**WHAT THIS TASK INVOLVES**
Below are some records; quote exactly the lines from the one that contains "export CORE_UTILIZATION = 40" through the one that contains "5.056 (was 4.985)", inclusive, and no others.

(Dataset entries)
::::::
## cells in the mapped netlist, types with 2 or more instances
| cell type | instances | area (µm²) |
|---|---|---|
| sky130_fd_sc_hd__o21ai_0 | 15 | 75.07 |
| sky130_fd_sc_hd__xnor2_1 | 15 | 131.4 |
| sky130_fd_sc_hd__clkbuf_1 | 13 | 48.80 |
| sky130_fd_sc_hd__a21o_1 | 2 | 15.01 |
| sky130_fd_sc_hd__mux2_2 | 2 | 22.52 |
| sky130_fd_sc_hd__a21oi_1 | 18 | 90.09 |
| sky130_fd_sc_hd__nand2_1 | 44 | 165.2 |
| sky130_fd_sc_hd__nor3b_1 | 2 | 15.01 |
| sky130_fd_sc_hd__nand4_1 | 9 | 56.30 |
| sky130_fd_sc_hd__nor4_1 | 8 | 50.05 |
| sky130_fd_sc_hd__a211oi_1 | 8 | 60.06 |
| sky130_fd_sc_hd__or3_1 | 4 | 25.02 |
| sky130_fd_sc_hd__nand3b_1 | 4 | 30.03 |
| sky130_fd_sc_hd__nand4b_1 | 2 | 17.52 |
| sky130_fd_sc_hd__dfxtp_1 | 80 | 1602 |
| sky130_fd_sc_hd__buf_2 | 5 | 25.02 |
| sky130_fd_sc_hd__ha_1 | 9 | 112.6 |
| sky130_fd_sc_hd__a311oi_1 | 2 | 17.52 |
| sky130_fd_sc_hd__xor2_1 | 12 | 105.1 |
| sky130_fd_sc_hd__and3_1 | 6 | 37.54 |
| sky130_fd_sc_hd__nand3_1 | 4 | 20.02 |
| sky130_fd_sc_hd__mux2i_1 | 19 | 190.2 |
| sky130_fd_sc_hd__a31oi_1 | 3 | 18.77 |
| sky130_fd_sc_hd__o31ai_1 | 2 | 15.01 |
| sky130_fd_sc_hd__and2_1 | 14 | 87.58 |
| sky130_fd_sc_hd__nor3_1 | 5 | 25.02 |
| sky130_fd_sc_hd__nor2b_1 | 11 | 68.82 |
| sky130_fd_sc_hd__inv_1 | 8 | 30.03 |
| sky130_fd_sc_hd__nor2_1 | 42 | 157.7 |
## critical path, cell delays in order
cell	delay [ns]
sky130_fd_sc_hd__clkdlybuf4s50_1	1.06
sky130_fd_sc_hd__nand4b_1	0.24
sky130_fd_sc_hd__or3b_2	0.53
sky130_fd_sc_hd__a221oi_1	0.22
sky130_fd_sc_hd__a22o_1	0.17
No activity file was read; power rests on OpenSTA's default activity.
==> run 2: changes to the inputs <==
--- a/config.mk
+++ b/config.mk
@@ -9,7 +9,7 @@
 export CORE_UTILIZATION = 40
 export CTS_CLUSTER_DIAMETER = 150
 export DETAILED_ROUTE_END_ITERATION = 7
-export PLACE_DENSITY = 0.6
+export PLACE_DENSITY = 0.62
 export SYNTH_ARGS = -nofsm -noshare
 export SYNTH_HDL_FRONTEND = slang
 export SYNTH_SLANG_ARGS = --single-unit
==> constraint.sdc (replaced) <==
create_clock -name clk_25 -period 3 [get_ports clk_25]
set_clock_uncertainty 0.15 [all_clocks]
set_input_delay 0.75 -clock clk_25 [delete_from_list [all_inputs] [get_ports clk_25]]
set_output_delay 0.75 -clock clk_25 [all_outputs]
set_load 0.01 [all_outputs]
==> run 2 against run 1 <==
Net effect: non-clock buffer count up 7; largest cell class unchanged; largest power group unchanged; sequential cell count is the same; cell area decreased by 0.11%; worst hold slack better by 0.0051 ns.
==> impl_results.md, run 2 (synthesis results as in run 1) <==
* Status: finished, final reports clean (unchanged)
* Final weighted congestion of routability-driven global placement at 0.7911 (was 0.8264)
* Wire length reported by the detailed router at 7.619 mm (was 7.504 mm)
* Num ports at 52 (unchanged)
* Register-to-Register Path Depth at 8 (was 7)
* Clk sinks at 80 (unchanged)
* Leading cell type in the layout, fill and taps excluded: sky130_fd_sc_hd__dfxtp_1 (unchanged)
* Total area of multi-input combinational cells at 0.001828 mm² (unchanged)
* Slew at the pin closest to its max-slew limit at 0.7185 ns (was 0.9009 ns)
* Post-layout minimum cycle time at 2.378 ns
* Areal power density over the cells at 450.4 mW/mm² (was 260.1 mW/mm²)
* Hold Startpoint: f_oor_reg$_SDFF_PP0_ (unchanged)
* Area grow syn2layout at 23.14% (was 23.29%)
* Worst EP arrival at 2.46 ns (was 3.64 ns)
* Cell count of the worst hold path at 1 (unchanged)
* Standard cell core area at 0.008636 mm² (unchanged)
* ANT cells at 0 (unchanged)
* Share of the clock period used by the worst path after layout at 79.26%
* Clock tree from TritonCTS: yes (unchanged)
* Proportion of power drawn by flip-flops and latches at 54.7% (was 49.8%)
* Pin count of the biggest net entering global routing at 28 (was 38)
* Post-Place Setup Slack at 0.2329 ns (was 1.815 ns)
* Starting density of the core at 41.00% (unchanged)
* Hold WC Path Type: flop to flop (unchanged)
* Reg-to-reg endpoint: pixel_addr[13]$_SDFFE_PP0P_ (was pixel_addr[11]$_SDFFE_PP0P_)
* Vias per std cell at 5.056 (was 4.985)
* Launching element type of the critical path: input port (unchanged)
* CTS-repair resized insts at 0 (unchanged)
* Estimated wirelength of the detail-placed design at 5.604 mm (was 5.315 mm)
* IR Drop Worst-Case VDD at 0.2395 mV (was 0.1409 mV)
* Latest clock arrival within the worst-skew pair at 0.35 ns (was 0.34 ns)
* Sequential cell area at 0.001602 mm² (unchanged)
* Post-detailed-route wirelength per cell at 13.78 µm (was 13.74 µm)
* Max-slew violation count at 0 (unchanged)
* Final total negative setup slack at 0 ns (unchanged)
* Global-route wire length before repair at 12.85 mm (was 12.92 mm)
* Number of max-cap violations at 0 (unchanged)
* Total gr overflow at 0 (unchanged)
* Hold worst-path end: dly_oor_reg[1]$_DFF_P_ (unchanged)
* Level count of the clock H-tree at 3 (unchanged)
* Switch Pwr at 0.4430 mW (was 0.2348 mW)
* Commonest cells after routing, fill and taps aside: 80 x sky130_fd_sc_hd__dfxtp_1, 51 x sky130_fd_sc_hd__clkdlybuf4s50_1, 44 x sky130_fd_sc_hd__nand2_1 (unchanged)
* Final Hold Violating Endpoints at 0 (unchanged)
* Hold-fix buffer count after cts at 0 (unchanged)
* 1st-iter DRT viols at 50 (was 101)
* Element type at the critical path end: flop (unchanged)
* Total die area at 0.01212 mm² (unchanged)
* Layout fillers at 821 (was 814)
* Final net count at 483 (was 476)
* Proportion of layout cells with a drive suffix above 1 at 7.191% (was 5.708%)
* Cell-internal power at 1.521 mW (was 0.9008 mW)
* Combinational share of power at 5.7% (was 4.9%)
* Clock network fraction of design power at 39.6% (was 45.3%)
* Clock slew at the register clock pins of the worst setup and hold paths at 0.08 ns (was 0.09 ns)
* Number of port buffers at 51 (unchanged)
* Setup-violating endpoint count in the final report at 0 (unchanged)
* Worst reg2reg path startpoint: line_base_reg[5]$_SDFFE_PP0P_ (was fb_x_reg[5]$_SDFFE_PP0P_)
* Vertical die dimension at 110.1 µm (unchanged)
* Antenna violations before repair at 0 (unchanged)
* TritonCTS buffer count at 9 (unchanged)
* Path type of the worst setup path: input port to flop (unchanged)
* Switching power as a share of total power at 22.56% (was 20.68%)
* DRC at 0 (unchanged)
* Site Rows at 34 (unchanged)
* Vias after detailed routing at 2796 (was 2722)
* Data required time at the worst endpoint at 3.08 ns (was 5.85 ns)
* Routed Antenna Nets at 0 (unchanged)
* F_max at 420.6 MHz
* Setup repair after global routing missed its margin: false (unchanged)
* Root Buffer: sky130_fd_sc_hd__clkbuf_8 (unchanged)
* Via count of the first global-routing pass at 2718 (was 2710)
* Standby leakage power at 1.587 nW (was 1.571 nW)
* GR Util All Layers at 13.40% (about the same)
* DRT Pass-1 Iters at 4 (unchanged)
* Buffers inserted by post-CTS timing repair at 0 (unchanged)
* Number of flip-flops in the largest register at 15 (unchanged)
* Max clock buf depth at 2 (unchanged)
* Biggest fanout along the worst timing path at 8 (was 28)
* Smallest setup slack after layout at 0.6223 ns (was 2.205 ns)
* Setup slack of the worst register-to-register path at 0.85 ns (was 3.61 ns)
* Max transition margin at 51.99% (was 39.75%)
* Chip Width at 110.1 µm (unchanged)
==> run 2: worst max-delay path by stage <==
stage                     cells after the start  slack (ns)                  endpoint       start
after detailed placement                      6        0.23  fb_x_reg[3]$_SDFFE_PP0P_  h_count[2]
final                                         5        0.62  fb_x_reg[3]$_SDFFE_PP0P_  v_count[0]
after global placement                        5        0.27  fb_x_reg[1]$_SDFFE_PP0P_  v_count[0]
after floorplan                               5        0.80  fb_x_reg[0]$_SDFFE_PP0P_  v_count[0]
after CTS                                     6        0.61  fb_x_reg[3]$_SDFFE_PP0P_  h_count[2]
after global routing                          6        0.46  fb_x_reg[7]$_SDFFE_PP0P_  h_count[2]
**config.mk**
```make
export PLATFORM = sky130hd
export DESIGN_NAME = pp_accum_mul
export DESIGN_NICKNAME = d
export VERILOG_FILES = /design/src/rtl/pp_accum_mul.sv
export SDC_FILE = /design/constraint.sdc
export NUM_CORES = 1
export LEC_CHECK = 0
export ABC_AREA = 1
export CORE_UTILIZATION = 55
export CTS_CLUSTER_SIZE = 30
export DETAILED_ROUTE_END_ITERATION = 10
export PLACE_DENSITY = 0.78
export SLEW_MARGIN = 15
export SYNTH_ARGS = -nofsm -noshare
export SYNTH_HDL_FRONTEND = slang
export SYNTH_HIERARCHICAL = 1
export SYNTH_SLANG_ARGS = --single-unit
export TNS_END_PERCENT = 20
```
**constraint.sdc**
```tcl
create_clock -name clk -period 4.2 [get_ports clk]
set_clock_uncertainty 0.15 [all_clocks]
set_input_delay 0.84 -clock clk [delete_from_list [all_inputs] [get_ports clk]]
set_output_delay 0.84 -clock clk [all_outputs]
set_load 0.02 [all_outputs]
```
**src/rtl/pp_accum_mul.sv**
```systemverilog
// Sequential unsigned multiplier: one 2-bit x 2-bit digit product per cycle,
// shifted and accumulated into a 2*WIDTH-bit result with a valid/ready interface.

module mul_2bit (
  input  logic [1:0] p1p0,
  input  logic [1:0] q1q0,
  output logic [3:0] r
);
  assign r = {2'b00, p1p0} * {2'b00, q1q0};
endmodule

module pp_accum_mul #(
  parameter int WIDTH = 8
) (
  input  logic               clk,
  input  logic               rst_n,
  input  logic [WIDTH-1:0]   a,
  input  logic [WIDTH-1:0]   b,
  input  logic               in_valid,
  output logic               in_ready,
  output logic [2*WIDTH-1:0] product,
  output logic               out_valid,
  input  logic               out_ready,
  output logic               busy
);
  localparam int DIGITS = WIDTH / 2;
  localparam int CW     = $clog2(DIGITS);
  localparam int PW     = 2 * WIDTH;

  typedef enum logic [1:0] {IDLE, RUN, DONE} state_t;

  state_t          state, state_next;
  logic [WIDTH-1:0] a_r, b_r;
  logic [PW-1:0]    acc;
  logic [CW-1:0]    i, j;
  logic [1:0]       digit_a, digit_b;
  logic [3:0]       r;
  logic [CW+1:0]    shamt;
  logic [PW-1:0]    term;
  logic             last_j, last;

  assign digit_a = a_r[2*i +: 2];
  assign digit_b = b_r[2*j +: 2];

  mul_2bit u_mul (
    .p1p0 (digit_a),
    .q1q0 (digit_b),
    .r    (r)
  );

  // Digit weight is 4^(i+j): shift by twice the digit-index sum.
  assign shamt  = {({1'b0, i} + {1'b0, j}), 1'b0};
  assign term   = PW'(r) << shamt;
  assign last_j = (j == CW'(DIGITS - 1));
  assign last   = last_j && (i == CW'(DIGITS - 1));

  assign in_ready  = (state == IDLE);
  assign out_valid = (state == DONE);
  assign busy      = (state != IDLE);

  always_comb begin
    state_next = state;
    unique case (state)
      IDLE:    if (in_valid)  state_next = RUN;
      RUN:     if (last)      state_next = DONE;
      DONE:    if (out_ready) state_next = IDLE;
      default:                state_next = IDLE;
    endcase
  end

  always_ff @(posedge clk or negedge rst_n) begin
    if (!rst_n) state <= IDLE;
    else        state <= state_next;
  end

  always_ff @(posedge clk or negedge rst_n) begin
    if (!rst_n) begin
      a_r     <= '0;
      b_r     <= '0;
      acc     <= '0;
      i       <= '0;
      j       <= '0;
      product <= '0;
    end else begin
      unique case (state)
        IDLE: begin
          if (in_valid) begin
            a_r <= a;
            b_r <= b;
            acc <= '0;
            i   <= '0;
            j   <= '0;
          end
        end
        RUN: begin
          acc <= acc + term;
          if (last_j) begin
            j <= '0;
            i <= i + 1'b1;
          end else begin
            j <= j + 1'b1;
          end
          if (last) product <= acc + term;
        end
        default: ;
      endcase
    end
  end
endmodule

```
==> impl_metrics.ini <==
[placement]
placed_cell_area_mm2 = 0.003819
dp_cells = 587
dpl.hpwl_um = 6174
place_congestion = 0.9786
io_buffers = 38
dp_slack_ns = 0.7180

[worst_setup_path]
path_cells = inv_1 > nor2_1 > o22ai_1 > nand2_1 > inv_1 > ha_1 > ha_1 > inv_1 > o21ai_0 > nand2_1 > nor2_1 > ha_1 > or2_1 > and2_1 > nand2_1 > nand2_1 > or2_1 > nand3_1 > nand2_1
cp.required_ns = 4.25
cp-start-kind = register
reg2reg_depth = 19
path_max_fanout = 8
crit_path_end_kind = register
critPathLaunch = i[0]
path_class = reg -> reg
rr_startpoint = i[0]
cpMostUsedCell = nand2_1
r2r_setup_slack_ns = 0.67
worstPathArrival_ns = 3.58
max_stage_delay_ns = 0.47
crit_slowest_cell = dfrtp_1

[hold_path]
hold_class = reg -> reg
holdCritStartpoint = product[11]
hold_path_depth = 2

[power]
p_leak_nw = 2.189
peakVddDrop_mv = 0.3531
p_per_area_mw_per_mm2 = 726.5
total_power_mw = 2.834

[cells_and_area]
fin_area_mm2 = 0.003901
syn_to_final_growth_pct = 14.97
fin_cells = 594
n_antenna_cell = 0
nNetsFinal = 561
fill_cells = 544
fin_util = 0.6589
final_cell_mix = nand2_1 (203), inv_1 (57), dfrtp_1 (54)
final_common_cell = nand2_1
drive_gt1_frac = 0.04239

[clock_tree]
cts_inserted_buffers = 5
cts_tree = done
cts_sinks = 54
holdBufCountCts = 0
clockBufferDepth = 2
cts_resized = 0
clkSlewWorstSetupHoldPaths_ns = 0.10
insertion_delay_ns = 0.31
cts_root_buffer = clkbuf_8
htree_num_levels = 2
post_cts_buffers = 0

[synth]
syn_nets = 522
synth.distinct_cells = 32
yosysSeqAreaShare = 0.3982
avgSynthCellArea_um2 = 7.069
synth_area_mm2 = 0.003393
synthCells = 480
ys_seq_elements = 54
yosysWarnings = 6

[drt]
met1Wirelength_um = 3765
ant_nets = 0
highest_layer = met4
wl_met3_um = 423
drt-total-wl_um = 8083
first_iter_violations = 232
vias_per_cell = 5.254
vias = 3121
drt_pass1_iterations = 5
drc_errors = 0
wl_per_cell_um = 13.61
dr_wl_met2_um = 3760

[floorplan]
rows = 28
io_pins = 39
core_area_mm2 = 0.005921
dieArea_mm2 = 0.006488
initial_core_util = 0.5731
die_h_um = 80.55
die_x_um = 80.55

[grt]
antenna_found_initial = 0
grt_pass1_vias = 3019
grt_pass1_wl_um = 13920
grt.total_usage = 0.2789
grt_max_degree = 29
grt_overflow = 0

[timing]
setup_slack_ns = 0.6664
min_period_over_period = 0.8413
relSlewSlack = 0.5802
hold_violations = 0
slew_viol_final = 0
fin_crit_ns = 3.534
tightest_slew_ns = 0.6298
fin_tns_setup_ns = 0
setup_violations = 0
fmax_ghz = 0.2830
holdWs_ns = 0.3388
rsz0062_at_grt = no

[run_status]
status = complete, no violations

[run]
drv_cap = 0
**src/rtl/spmmio_pkg.sv**
```systemverilog
// Shared types and helpers for the MMIO slot decoder and its watchdog.
package spmmio_pkg;

  typedef enum logic [1:0] {
    ST_IDLE   = 2'd0,
    ST_ACCESS = 2'd1,
    ST_RESP   = 2'd2
  } state_t;

  localparam logic [31:0] ERR_DATA_DEF = 32'hFFFF_FFFF;
  localparam int          MAX_SLOT     = 256;

  // Slot-index width; never below one bit so a single-slot build still has a register.
  function automatic int clog2(input int n);
    int w;
    w = 1;
    while ((1 << w) < n) w++;
    return w;
  endfunction

  // The wait mask is written MSB-first: its leftmost bit belongs to slot 0.
  function automatic logic wait_bit(input logic [MAX_SLOT-1:0] mask, input int nslot,
                                    input int k);
    return mask[nslot-1-k];
  endfunction

endpackage

```
**src/rtl/spmmio_watchdog.sv**
```systemverilog
// Bus watchdog: counts ACCESS cycles and flags the cycle in which the count reaches TIMEOUT.
module spmmio_watchdog
  import spmmio_pkg::*;
#(
  parameter int TIMEOUT = 255,
  parameter int TO_BITS = 8
) (
  input  logic clk,
  input  logic reset,
  input  logic i_clr,
  input  logic i_en,
  output logic o_expired
);

  logic [TO_BITS-1:0] r_cnt;
  logic [TO_BITS:0]   w_cnt_nxt;

  assign w_cnt_nxt = {1'b0, r_cnt} + 1'b1;
  // Fires in the ACCESS cycle whose closing edge would bring the count to TIMEOUT,
  // so exactly TIMEOUT ACCESS cycles elapse before the abort.
  assign o_expired = i_en && (w_cnt_nxt == (TO_BITS+1)'(TIMEOUT));

  always_ff @(posedge clk) begin
    if (!reset) begin
      r_cnt <= '0;
    end else if (i_clr) begin
      r_cnt <= '0;
    end else if (i_en && !o_expired) begin
      r_cnt <= w_cnt_nxt[TO_BITS-1:0];
    end
  end

endmodule

```
**src/rtl/spmmio_xbar.sv**
```systemverilog
// Registered MMIO decoder: soft-processor data bus to NSLOT peripheral slots with
// immediate/wait acknowledge, watchdog abort, unmapped-slot errors and an error counter.
module spmmio_xbar
  import spmmio_pkg::*;
#(
  parameter int               NSLOT     = 8,
  parameter int               SEL_BITS  = 8,
  parameter logic [NSLOT-1:0] WAIT_MASK = 8'b00010000,
  parameter int               TIMEOUT   = 255,
  parameter int               TO_BITS   = 8,
  parameter logic [31:0]      ERR_DATA  = ERR_DATA_DEF
) (
  input  logic                  clk,
  input  logic                  reset,
  input  logic [0:23]           adr_i,
  input  logic                  cyc_i,
  input  logic                  stb_i,
  input  logic [0:3]            sel_i,
  input  logic                  we_i,
  input  logic [0:31]           dat_i,
  output logic                  ack_o,
  output logic                  err_o,
  output logic [0:31]           dat_o,
  output logic [0:NSLOT-1]      slv_stb,
  output logic [0:21-SEL_BITS]  slv_adr,
  output logic                  slv_we,
  output logic [0:3]            slv_sel,
  output logic [0:31]           slv_dat_w,
  input  logic [0:32*NSLOT-1]   slv_dat_r,
  input  logic [0:NSLOT-1]      slv_ack,
  output logic [7:0]            err_count
);

  localparam int                SLOT_W = clog2(NSLOT);
  localparam logic [SEL_BITS:0] NSLOT_V = (SEL_BITS+1)'(NSLOT);

  state_t                r_state, w_state_nxt;
  logic [SLOT_W-1:0]     r_slot;
  logic [0:21-SEL_BITS]  r_adr;
  logic                  r_we;
  logic [0:3]            r_sel;
  logic [0:31]           r_dat_w;
  logic [0:31]           r_rdata;
  logic                  r_rsp_err;
  logic [7:0]            r_err_cnt;

  logic [SEL_BITS-1:0]   w_sel_idx;
  logic                  w_mapped;
  logic                  w_is_wait;
  logic                  w_ack_sel;
  logic [0:31]           w_rdata;
  logic                  w_expired;
  logic                  w_latch;
  logic                  w_capture;
  logic                  w_rsp_load;
  logic                  w_rsp_err;

  assign w_sel_idx = adr_i[0 +: SEL_BITS];
  assign w_mapped  = ({1'b0, w_sel_idx} < NSLOT_V);
  assign w_is_wait = wait_bit(MAX_SLOT'(WAIT_MASK), NSLOT, int'(r_slot));
  assign w_ack_sel = slv_ack[r_slot];
  assign w_rdata   = slv_dat_r[32*int'(r_slot) +: 32];

  spmmio_watchdog #(
    .TIMEOUT (TIMEOUT),
    .TO_BITS (TO_BITS)
  ) u_wdog (
    .clk       (clk),
    .reset     (reset),
    .i_clr     (w_latch),
    .i_en      (r_state == ST_ACCESS),
    .o_expired (w_expired)
  );

  always_comb begin
    w_state_nxt = r_state;
    w_latch     = 1'b0;
    w_capture   = 1'b0;
    w_rsp_load  = 1'b0;
    w_rsp_err   = 1'b0;
    case (r_state)
      ST_IDLE: begin
        if (cyc_i && stb_i) begin
          w_latch = 1'b1;
          if (w_mapped) begin
            w_state_nxt = ST_ACCESS;
          end else begin
            w_state_nxt = ST_RESP;
            w_rsp_load  = 1'b1;
            w_rsp_err   = 1'b1;
          end
        end
      end
      ST_ACCESS: begin
        // Slave ack is checked before the watchdog so a coincident ack still completes.
        if (!cyc_i) begin
          w_state_nxt = ST_IDLE;
        end else if (!w_is_wait || w_ack_sel) begin
          w_state_nxt = ST_RESP;
          w_capture   = 1'b1;
          w_rsp_load  = 1'b1;
        end else if (w_expired) begin
          w_state_nxt = ST_RESP;
          w_rsp_load  = 1'b1;
          w_rsp_err   = 1'b1;
        end
      end
      ST_RESP: begin
        w_state_nxt = ST_IDLE;
      end
      default: begin
        w_state_nxt = ST_IDLE;
      end
    endcase
  end

  always_ff @(posedge clk) begin
    if (!reset) begin
      r_state   <= ST_IDLE;
      r_slot    <= '0;
      r_adr     <= '0;
      r_we      <= 1'b0;
      r_sel     <= '0;
      r_dat_w   <= '0;
      r_rdata   <= '0;
      r_rsp_err <= 1'b0;
      r_err_cnt <= '0;
    end else begin
      r_state <= w_state_nxt;
      if (w_latch) begin
        r_slot  <= w_sel_idx[SLOT_W-1:0];
        r_adr   <= adr_i[SEL_BITS:21];
        r_we    <= we_i;
        r_sel   <= sel_i;
        r_dat_w <= dat_i;
      end
      if (w_capture) begin
        r_rdata <= w_rdata;
      end
      if (w_rsp_load) begin
        r_rsp_err <= w_rsp_err;
      end
      // Counted on entry to an error response, so the count tracks err_o cycles exactly.
      if (w_rsp_load && w_rsp_err && (r_err_cnt != 8'hFF)) begin
        r_err_cnt <= r_err_cnt + 8'd1;
      end
    end
  end

  always_comb begin
    slv_stb = '0;
    if (r_state == ST_ACCESS) begin
      slv_stb[r_slot] = 1'b1;
    end
  end

  assign ack_o     = (r_state == ST_RESP) && !r_rsp_err;
  assign err_o     = (r_state == ST_RESP) && r_rsp_err;
  assign dat_o     = (r_state == ST_RESP) ? (r_rsp_err ? ERR_DATA : r_rdata) : '0;
  assign slv_adr   = r_adr;
  assign slv_we    = r_we;
  assign slv_sel   = r_sel;
  assign slv_dat_w = r_dat_w;
  assign err_count = r_err_cnt;

endmodule

```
::::::
**THE COMPLETED TASK**
 export CORE_UTILIZATION = 40
 export CTS_CLUSTER_DIAMETER = 150
 export DETAILED_ROUTE_END_ITERATION = 7
-export PLACE_DENSITY = 0.6
+export PLACE_DENSITY = 0.62
 export SYNTH_ARGS = -nofsm -noshare
 export SYNTH_HDL_FRONTEND = slang
 export SYNTH_SLANG_ARGS = --single-unit
==> constraint.sdc (replaced) <==
create_clock -name clk_25 -period 3 [get_ports clk_25]
set_clock_uncertainty 0.15 [all_clocks]
set_input_delay 0.75 -clock clk_25 [delete_from_list [all_inputs] [get_ports clk_25]]
set_output_delay 0.75 -clock clk_25 [all_outputs]
set_load 0.01 [all_outputs]
==> run 2 against run 1 <==
Net effect: non-clock buffer count up 7; largest cell class unchanged; largest power group unchanged; sequential cell count is the same; cell area decreased by 0.11%; worst hold slack better by 0.0051 ns.
==> impl_results.md, run 2 (synthesis results as in run 1) <==
* Status: finished, final reports clean (unchanged)
* Final weighted congestion of routability-driven global placement at 0.7911 (was 0.8264)
* Wire length reported by the detailed router at 7.619 mm (was 7.504 mm)
* Num ports at 52 (unchanged)
* Register-to-Register Path Depth at 8 (was 7)
* Clk sinks at 80 (unchanged)
* Leading cell type in the layout, fill and taps excluded: sky130_fd_sc_hd__dfxtp_1 (unchanged)
* Total area of multi-input combinational cells at 0.001828 mm² (unchanged)
* Slew at the pin closest to its max-slew limit at 0.7185 ns (was 0.9009 ns)
* Post-layout minimum cycle time at 2.378 ns
* Areal power density over the cells at 450.4 mW/mm² (was 260.1 mW/mm²)
* Hold Startpoint: f_oor_reg$_SDFF_PP0_ (unchanged)
* Area grow syn2layout at 23.14% (was 23.29%)
* Worst EP arrival at 2.46 ns (was 3.64 ns)
* Cell count of the worst hold path at 1 (unchanged)
* Standard cell core area at 0.008636 mm² (unchanged)
* ANT cells at 0 (unchanged)
* Share of the clock period used by the worst path after layout at 79.26%
* Clock tree from TritonCTS: yes (unchanged)
* Proportion of power drawn by flip-flops and latches at 54.7% (was 49.8%)
* Pin count of the biggest net entering global routing at 28 (was 38)
* Post-Place Setup Slack at 0.2329 ns (was 1.815 ns)
* Starting density of the core at 41.00% (unchanged)
* Hold WC Path Type: flop to flop (unchanged)
* Reg-to-reg endpoint: pixel_addr[13]$_SDFFE_PP0P_ (was pixel_addr[11]$_SDFFE_PP0P_)
* Vias per std cell at 5.056 (was 4.985)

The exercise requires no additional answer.